取締役の退任事由

取締役は以下の事由により退任することになります。

 

取締役が退任したときは、退任した日から2週間以内に取締役の退任登記を申請しなければなりません。

 

@任期の満了

取締役は、任期の満了により退任します。

 

ただし、任期満了により取締役が退任したことにより、会社法又は定款で定めた取締役の員数を欠くに至った場合には、新たに選任された取締役が就任するまで任期満了により退任した取締役は、取締役としての権利義務を有します。

 

取締役3名の取締役会設置会社の取締役が任期満了により退任したときは、後任取締役の就任登記の申請と同時でなければ、任期満了により退任した取締役の退任登記の申請は受理されません。

 

取締役の任期は選任後2年(非公開会社は定款の定めにより10年まで伸長できる。
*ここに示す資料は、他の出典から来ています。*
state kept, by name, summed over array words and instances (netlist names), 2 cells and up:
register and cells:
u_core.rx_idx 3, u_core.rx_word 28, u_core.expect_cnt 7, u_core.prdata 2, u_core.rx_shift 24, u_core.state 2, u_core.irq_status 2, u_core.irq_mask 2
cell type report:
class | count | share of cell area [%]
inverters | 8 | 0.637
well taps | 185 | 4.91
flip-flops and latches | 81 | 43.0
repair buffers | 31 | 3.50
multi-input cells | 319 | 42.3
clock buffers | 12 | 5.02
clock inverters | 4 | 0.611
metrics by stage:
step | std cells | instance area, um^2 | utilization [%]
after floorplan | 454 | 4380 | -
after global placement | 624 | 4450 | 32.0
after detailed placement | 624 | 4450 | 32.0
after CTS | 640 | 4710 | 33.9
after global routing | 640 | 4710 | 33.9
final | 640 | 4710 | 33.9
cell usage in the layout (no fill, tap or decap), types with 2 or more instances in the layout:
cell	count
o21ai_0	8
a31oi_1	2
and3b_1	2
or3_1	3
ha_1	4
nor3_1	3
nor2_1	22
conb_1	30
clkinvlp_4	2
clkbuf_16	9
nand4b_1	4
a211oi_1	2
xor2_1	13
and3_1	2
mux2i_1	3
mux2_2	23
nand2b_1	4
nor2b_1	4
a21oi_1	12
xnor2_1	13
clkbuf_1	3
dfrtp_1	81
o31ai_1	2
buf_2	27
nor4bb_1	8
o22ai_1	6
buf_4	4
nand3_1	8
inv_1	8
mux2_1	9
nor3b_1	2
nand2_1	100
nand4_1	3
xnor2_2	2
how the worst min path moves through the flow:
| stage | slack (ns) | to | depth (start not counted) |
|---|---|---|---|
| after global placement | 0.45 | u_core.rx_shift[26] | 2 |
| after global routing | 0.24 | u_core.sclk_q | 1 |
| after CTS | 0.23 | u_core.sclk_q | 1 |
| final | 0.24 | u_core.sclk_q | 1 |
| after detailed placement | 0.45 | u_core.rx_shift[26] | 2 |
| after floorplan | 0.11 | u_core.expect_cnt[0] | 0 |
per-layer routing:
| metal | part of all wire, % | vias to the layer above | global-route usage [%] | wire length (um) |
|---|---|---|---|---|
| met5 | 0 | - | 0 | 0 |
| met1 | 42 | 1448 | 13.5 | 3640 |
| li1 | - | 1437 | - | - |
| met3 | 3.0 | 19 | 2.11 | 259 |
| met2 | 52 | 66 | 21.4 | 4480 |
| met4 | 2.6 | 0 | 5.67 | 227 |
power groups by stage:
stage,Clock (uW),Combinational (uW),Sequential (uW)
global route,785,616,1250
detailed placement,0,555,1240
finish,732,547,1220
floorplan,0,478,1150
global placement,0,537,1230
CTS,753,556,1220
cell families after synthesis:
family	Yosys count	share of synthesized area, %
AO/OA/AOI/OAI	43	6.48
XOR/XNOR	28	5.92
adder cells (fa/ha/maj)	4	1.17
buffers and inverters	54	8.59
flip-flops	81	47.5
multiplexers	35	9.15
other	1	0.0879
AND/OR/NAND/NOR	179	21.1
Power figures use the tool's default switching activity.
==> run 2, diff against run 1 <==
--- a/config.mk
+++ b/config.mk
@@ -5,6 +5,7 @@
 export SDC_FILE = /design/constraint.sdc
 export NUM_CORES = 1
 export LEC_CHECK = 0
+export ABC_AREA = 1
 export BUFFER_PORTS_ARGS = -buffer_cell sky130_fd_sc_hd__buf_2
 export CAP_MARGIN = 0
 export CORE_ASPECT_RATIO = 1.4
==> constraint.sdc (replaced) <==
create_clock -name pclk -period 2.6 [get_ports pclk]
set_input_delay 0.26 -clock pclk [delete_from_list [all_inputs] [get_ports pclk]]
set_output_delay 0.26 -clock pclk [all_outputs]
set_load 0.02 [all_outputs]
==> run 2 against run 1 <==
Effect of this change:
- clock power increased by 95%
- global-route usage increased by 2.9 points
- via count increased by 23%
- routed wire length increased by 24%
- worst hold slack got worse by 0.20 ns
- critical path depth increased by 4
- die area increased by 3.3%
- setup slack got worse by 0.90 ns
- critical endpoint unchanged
===== config.mk =====
export PLATFORM = sky130hd
export DESIGN_NAME = gpc_top
export DESIGN_NICKNAME = d
export VERILOG_FILES = /design/src/rtl/gpc_pin_filter.v /design/src/rtl/gpc_top.v
export VERILOG_INCLUDE_DIRS = /design/src /design/src/rtl
export SDC_FILE = /design/constraint.sdc
export NUM_CORES = 1
export LEC_CHECK = 0
export ABC_CLOCK_PERIOD_IN_PS = 2270
export BUFFER_PORTS_ARGS = -buffer_cell sky130_fd_sc_hd__buf_2
export CAP_MARGIN = 40
export CORE_MARGIN = 2
export CORE_UTILIZATION = 57
export CTS_CLUSTER_SIZE = 16
export DETAILED_ROUTE_END_ITERATION = 16
export PLACE_DENSITY = 0.79
export SETUP_SLACK_MARGIN = 0.3
export SLEW_MARGIN = 20
export SYNTH_ARGS = -nofsm -noshare
export SYNTH_HDL_FRONTEND = slang
export SYNTH_SLANG_ARGS = --single-unit

===== constraint.sdc =====
create_clock -name aclk -period 2.27 [get_ports aclk]
set_input_delay 0.227 -clock aclk [delete_from_list [all_inputs] [get_ports aclk]]
set_output_delay 0.227 -clock aclk [all_outputs]
set_load 0.01 [all_outputs]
)以内に終了する事業年度のうち最終のものに関する定時株主総会の終結の時とされていますが、定時株主総会が開催されなかった場合はいつの時点で退任するのでしょうか。
登記実務では、定款で定めた定時株主総会の開催すべき期間の満了により任期満了退任するとされています。

 

A辞任

取締役は自由に取締役を辞任することができます。

 

辞任の効力は原則、代表取締役にその意思が到達したときに生じるとされています

 

ただし、辞任により取締役が退任したことにより、会社法又は定款で定めた取締役の員数を欠くに至った場合には、新たに選任された取締役が就任するまで辞任により退任した取締役は、取締役としての権利義務を有します。

 

取締役3名の取締役会設置会社の取締役が辞任により退任したときは、後任取締役の就任登記の申請と同時でなければ、辞任により退任した取締役の退任登記の申請は受理されません。

 

B死亡

取締役は死亡により退任します。

 

取締役はその人の能力を買われて選任されているので、その地位は相続の対象にはなりません。

 

C破産手続開始決定

取締役が破産手続開始決定を受けることにより委任契約の終了により取締役の地位を失います。

 

ただし、破産開始決定により退任した取締役を再度選任することは可能です。

 

D会社の解散

会社が解散すると取締役はその地位を失い退任します。
株式会社が解散すると清算株式会社へ移行し、新たに就任した清算人が清算業務を行います。

 

E欠格事由に該当

会社法で定める取締役の欠格事由に該当したときは、取締役は退任する。
・後見開始の審判又は保佐開始の審判がなされたとき
・会社法等違反により刑に処されたとき

 

F解任

株主総会の決議により取締役を解任することができます。

 

解任された取締役は、解任につき正当な理由がある場合を除き、会社に対して解任によって生じた損害の賠償請求することができます。